Menschen mit seltenen Krankheiten, so Kleiner-Schürch, brauchen eine gezielte Beobachtung, damit Hinweise über den Krankheitsverlauf und die Reaktion des Patienten darauf gesammelt und interpretiert werden können: «Ganz zentral ist auch, dass die Angehörigen und das ganze Umfeld miteinbezogen werden.» Nur aus der exakten Beobachtung heraus sei es überhaupt möglich, geeignete Interventionen zu entwickeln, Massnahmen individuell zu planen, fachgerecht auszuführen und danach auszuwerten.

Damit Pflegende dazu in der Lage sind, braucht es gemäss Kleiner-Schürch ein breites pflegerisches Fachwissen und Spezialkenntnisse: «Diese eignet man sich einerseits anhand von Fachartikeln und Büchern im Studium an, anderseits müssen Beobachtungen interpretiert und mit dem Patienten überprüft werden. Hier zählt in erster Linie die Praxiserfahrung.»

Forschen in der Pflege

Menschen mit seltenen Krankheiten haben oft keine Lobby. Pflege heisse auch, im Sinne der Patienten Einfluss zu nehmen auf andere Gesundheitsfachleute, auf Krankenversicherer und Verwalter im Gesundheitswesen sowie auf Politiker, konkretisiert Kleiner-Schürch ihre Vorstellungen.

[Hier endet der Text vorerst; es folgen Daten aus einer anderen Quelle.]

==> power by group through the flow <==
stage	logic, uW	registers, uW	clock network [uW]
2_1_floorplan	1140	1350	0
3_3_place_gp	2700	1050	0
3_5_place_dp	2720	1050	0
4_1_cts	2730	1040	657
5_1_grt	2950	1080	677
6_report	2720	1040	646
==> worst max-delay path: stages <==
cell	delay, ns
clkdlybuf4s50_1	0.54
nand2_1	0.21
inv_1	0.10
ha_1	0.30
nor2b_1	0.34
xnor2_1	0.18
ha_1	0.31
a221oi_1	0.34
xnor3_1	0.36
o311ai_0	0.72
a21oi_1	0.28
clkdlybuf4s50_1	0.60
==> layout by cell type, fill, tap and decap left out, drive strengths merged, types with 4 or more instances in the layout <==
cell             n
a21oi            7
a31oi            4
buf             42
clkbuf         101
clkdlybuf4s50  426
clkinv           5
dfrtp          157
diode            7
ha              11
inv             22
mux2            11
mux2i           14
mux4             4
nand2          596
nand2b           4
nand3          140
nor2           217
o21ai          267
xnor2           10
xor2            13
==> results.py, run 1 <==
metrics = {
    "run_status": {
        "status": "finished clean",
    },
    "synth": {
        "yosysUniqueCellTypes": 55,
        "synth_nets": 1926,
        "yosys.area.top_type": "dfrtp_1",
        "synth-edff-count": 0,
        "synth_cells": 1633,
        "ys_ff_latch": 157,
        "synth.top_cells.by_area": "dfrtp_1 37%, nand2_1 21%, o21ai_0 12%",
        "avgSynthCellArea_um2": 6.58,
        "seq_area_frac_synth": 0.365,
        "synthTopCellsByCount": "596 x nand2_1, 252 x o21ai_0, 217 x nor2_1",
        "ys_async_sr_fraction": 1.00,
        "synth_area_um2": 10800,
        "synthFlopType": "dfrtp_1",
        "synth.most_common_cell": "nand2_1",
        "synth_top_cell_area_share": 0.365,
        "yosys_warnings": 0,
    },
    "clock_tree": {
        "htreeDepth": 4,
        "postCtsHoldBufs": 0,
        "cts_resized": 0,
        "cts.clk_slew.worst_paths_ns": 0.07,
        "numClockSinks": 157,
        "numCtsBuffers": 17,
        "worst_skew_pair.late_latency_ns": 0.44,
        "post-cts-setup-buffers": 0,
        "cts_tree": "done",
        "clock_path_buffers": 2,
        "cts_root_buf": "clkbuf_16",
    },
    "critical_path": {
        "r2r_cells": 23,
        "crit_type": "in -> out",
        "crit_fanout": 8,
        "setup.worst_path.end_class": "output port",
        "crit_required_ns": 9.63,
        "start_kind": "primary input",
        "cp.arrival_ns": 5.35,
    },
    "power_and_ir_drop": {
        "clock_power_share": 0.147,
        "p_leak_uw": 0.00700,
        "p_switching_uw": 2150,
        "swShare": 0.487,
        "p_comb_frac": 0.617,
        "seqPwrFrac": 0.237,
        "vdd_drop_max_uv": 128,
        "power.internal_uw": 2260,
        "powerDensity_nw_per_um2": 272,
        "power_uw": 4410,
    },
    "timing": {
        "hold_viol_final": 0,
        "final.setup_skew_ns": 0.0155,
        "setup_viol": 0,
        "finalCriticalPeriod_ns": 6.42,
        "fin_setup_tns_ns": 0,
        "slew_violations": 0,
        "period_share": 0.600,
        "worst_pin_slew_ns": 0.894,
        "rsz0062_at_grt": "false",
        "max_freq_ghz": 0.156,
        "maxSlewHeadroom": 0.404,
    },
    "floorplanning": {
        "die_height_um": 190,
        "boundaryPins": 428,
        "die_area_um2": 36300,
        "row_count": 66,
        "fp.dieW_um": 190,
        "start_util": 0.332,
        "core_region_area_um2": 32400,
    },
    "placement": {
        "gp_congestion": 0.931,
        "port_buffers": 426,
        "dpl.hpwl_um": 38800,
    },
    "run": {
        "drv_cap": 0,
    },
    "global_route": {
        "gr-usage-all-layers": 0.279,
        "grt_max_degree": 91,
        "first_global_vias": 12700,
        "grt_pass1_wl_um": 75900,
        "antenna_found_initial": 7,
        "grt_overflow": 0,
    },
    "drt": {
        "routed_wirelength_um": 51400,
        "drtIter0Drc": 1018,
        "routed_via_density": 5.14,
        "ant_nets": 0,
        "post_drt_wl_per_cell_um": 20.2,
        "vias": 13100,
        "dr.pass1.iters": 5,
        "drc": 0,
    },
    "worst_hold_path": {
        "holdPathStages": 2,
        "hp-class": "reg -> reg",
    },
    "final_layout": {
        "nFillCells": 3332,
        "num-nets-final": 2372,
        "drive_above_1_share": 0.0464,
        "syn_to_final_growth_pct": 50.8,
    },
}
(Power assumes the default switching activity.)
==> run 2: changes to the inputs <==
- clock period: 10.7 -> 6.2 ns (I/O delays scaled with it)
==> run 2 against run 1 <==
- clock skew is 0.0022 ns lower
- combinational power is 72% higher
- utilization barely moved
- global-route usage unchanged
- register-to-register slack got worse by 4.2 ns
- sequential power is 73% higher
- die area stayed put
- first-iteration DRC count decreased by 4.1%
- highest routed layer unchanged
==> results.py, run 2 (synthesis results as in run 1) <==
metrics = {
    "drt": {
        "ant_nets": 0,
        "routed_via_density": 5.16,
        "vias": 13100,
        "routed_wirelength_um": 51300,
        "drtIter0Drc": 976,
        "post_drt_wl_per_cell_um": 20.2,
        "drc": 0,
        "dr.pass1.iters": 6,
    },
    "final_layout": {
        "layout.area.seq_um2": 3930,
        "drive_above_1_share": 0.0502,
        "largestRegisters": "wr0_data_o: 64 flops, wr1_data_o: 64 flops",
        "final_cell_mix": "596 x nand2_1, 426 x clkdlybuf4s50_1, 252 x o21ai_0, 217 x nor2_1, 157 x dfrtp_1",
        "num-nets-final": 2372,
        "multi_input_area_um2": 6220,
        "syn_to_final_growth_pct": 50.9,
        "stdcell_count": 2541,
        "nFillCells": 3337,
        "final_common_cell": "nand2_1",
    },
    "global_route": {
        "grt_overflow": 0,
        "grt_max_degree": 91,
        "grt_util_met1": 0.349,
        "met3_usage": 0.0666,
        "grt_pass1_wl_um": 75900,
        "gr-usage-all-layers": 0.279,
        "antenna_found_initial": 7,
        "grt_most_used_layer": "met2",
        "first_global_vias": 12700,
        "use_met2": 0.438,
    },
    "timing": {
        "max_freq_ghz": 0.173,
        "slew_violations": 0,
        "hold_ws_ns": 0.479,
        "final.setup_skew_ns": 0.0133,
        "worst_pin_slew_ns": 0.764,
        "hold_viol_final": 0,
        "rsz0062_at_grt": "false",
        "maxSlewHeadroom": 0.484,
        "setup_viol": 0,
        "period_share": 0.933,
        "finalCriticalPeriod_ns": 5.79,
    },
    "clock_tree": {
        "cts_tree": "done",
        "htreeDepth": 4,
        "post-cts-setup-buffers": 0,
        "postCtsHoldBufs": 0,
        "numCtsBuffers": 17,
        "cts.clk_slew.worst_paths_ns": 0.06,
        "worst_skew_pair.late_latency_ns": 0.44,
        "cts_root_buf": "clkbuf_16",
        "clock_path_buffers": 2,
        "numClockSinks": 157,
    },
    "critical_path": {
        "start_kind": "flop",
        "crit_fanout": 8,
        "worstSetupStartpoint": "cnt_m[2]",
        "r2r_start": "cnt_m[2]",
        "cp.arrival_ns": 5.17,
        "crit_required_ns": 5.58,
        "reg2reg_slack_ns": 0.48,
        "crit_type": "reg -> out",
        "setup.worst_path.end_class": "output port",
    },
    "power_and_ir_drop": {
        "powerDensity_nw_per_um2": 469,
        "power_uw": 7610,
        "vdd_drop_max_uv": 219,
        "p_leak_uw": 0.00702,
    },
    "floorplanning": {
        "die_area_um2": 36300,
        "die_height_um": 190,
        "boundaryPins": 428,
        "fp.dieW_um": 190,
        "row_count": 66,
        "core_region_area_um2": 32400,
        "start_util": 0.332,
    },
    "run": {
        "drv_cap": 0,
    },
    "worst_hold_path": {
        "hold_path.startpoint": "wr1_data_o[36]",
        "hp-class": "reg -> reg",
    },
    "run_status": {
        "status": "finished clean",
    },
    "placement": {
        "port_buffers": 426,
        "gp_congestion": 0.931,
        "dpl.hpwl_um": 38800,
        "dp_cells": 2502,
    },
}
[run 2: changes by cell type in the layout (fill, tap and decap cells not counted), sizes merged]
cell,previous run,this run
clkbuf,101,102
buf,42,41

Die Patienten selber, ihre Angehörigen, aber auch Fachleute mit weniger Spezialwissen müssten umfassend beraten, informiert und unterstützt werden: «Es ist hilfreich, wenn eine kompetente Pflegefachperson die Kooperation aller an der Behandlung Beteiligten unterstützt und diese an einem Tisch zusammenbringt. Einzelkämpfer sind da fehl am Platz.» Als zeitgemässen Ansatz bezeichnet sie die Möglichkeit zur Forschung innerhalb der Pflege: «Das ist neu für das Pflegepersonal.

Deshalb brauchen zukünftige Pflegende eine vertiefte Ausbildung, um Forschungsergebnisse in der eigenen praktischen Tätigkeit anzuwenden, diese gleichzeitig auszuwerten und andern Akteuren neue Erkenntnisse zugänglich zu machen.» Jeder könne so vom andern profitieren. Damit könnten Lücken im pflegerischen Bereich geschlossen werden. Dorothea Kleiner-Schürch spezialisiert sich derzeit auf Kinder und Jugendliche mit erblichen Stoffwechselerkrankungen.